Work instructions
Check every line below for the string "pulses". Copy the ones that have it.

** Opening Extracted records block **

[src/core/ascs_pkg.sv]
// Package: constants and carrier types for the per-axis synchronous action sets
package ascs_pkg;

  // Host command codes for the four set parameter words
  localparam logic [7:0] CMD_SET0 = 8'h26;
  localparam logic [7:0] CMD_SET3 = 8'h29;

  // Field positions inside a set's parameter word
  localparam int TRIG_LSB   = 0;
  localparam int ACT_LSB    = 4;
  localparam int SETS_LSB   = 9;
  localparam int AXES_LSB   = 12;
  localparam int REPEAT_BIT = 15;

  // Parameter word value after reset
  localparam logic [15:0] MODE_RESET = 16'h0000;

  // Trigger select codes
  localparam logic [3:0] TRG_NONE      = 4'h0;
  localparam logic [3:0] TRG_COMPARE   = 4'h1;
  localparam logic [3:0] TRG_TIMER     = 4'h2;
  localparam logic [3:0] TRG_DRV_START = 4'h3;
  localparam logic [3:0] TRG_CONST_IN  = 4'h4;
  localparam logic [3:0] TRG_CONST_OUT = 4'h5;
  localparam logic [3:0] TRG_DRV_END   = 4'h6;
  localparam logic [3:0] TRG_SPL_START = 4'h7;
  localparam logic [3:0] TRG_SPL_END   = 4'h8;
  localparam logic [3:0] TRG_SPL_OUT   = 4'h9;
  localparam logic [3:0] TRG_PIN_RISE  = 4'ha;
  localparam logic [3:0] TRG_PIN_FALL  = 4'hb;
  localparam logic [3:0] TRG_LO_RISE   = 4'hc;
  localparam logic [3:0] TRG_HI_RISE   = 4'hd;
  localparam logic [3:0] TRG_LO_FALL   = 4'he;
  localparam logic [3:0] TRG_HI_FALL   = 4'hf;

  // Action select codes: none, pin pulse, reserved, last with a meaning
  localparam logic [4:0] ACT_NONE      = 5'h00;
  localparam logic [4:0] ACT_GP_PULSE  = 5'h09;
  localparam logic [4:0] ACT_RESERVED  = 5'h10;
  localparam logic [4:0] ACT_LAST      = 5'h18;

  // Compare, drive, timer and split events of the axis, one-cycle pulses
  typedef struct packed {
    logic [3:0] compareTrue;
    logic       timerUp;
    logic       driveStart;
    logic       constStart;
    logic       constEnd;
    logic       driveEnd;
    logic       splitStart;
    logic       splitEnd;
    logic       splitOut;
  } ascs_event_type;

  // Actions handed to the axis logic, one-cycle pulses
  typedef struct packed {
    logic [3:0]      fire;
    logic [3:0][4:0] code;
  } ascs_action_type;

endpackage
## config.mk

```make
export PLATFORM = sky130hd
export DESIGN_NAME = skp_parser
export DESIGN_NICKNAME = d
export VERILOG_FILES = /design/src/design/skp_pkg.sv /design/src/design/skp_param_buf.sv /design/src/design/skp_parser.sv
export SDC_FILE = /design/constraint.sdc
export NUM_CORES = 1
export LEC_CHECK = 0
export BUFFER_PORTS_ARGS = -buffer_cell sky130_fd_sc_hd__buf_2
export CELL_PAD_IN_SITES_DETAIL_PLACEMENT = 2
export CELL_PAD_IN_SITES_GLOBAL_PLACEMENT = 2
export CORE_MARGIN = 2
export CORE_UTILIZATION = 43
export CTS_CLUSTER_SIZE = 40
export DETAILED_ROUTE_END_ITERATION = 16
export PLACE_DENSITY_LB_ADDON = 0.1
export SLEW_MARGIN = 25
export SYNTH_ARGS = -nofsm -noshare
export SYNTH_HDL_FRONTEND = slang
export SYNTH_SLANG_ARGS = --single-unit
```

## constraint.sdc

```tcl
create_clock -name clk_sys -period 11 [get_ports clk_sys]
set_input_delay 0 -clock clk_sys [delete_from_list [all_inputs] [get_ports clk_sys]]
set_output_delay 0 -clock clk_sys [all_outputs]
set_load 0.005 [all_outputs]
```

** Closing Extracted records block **

Result
  // Compare, drive, timer and split events of the axis, one-cycle pulses
  // Actions handed to the axis logic, one-cycle pulses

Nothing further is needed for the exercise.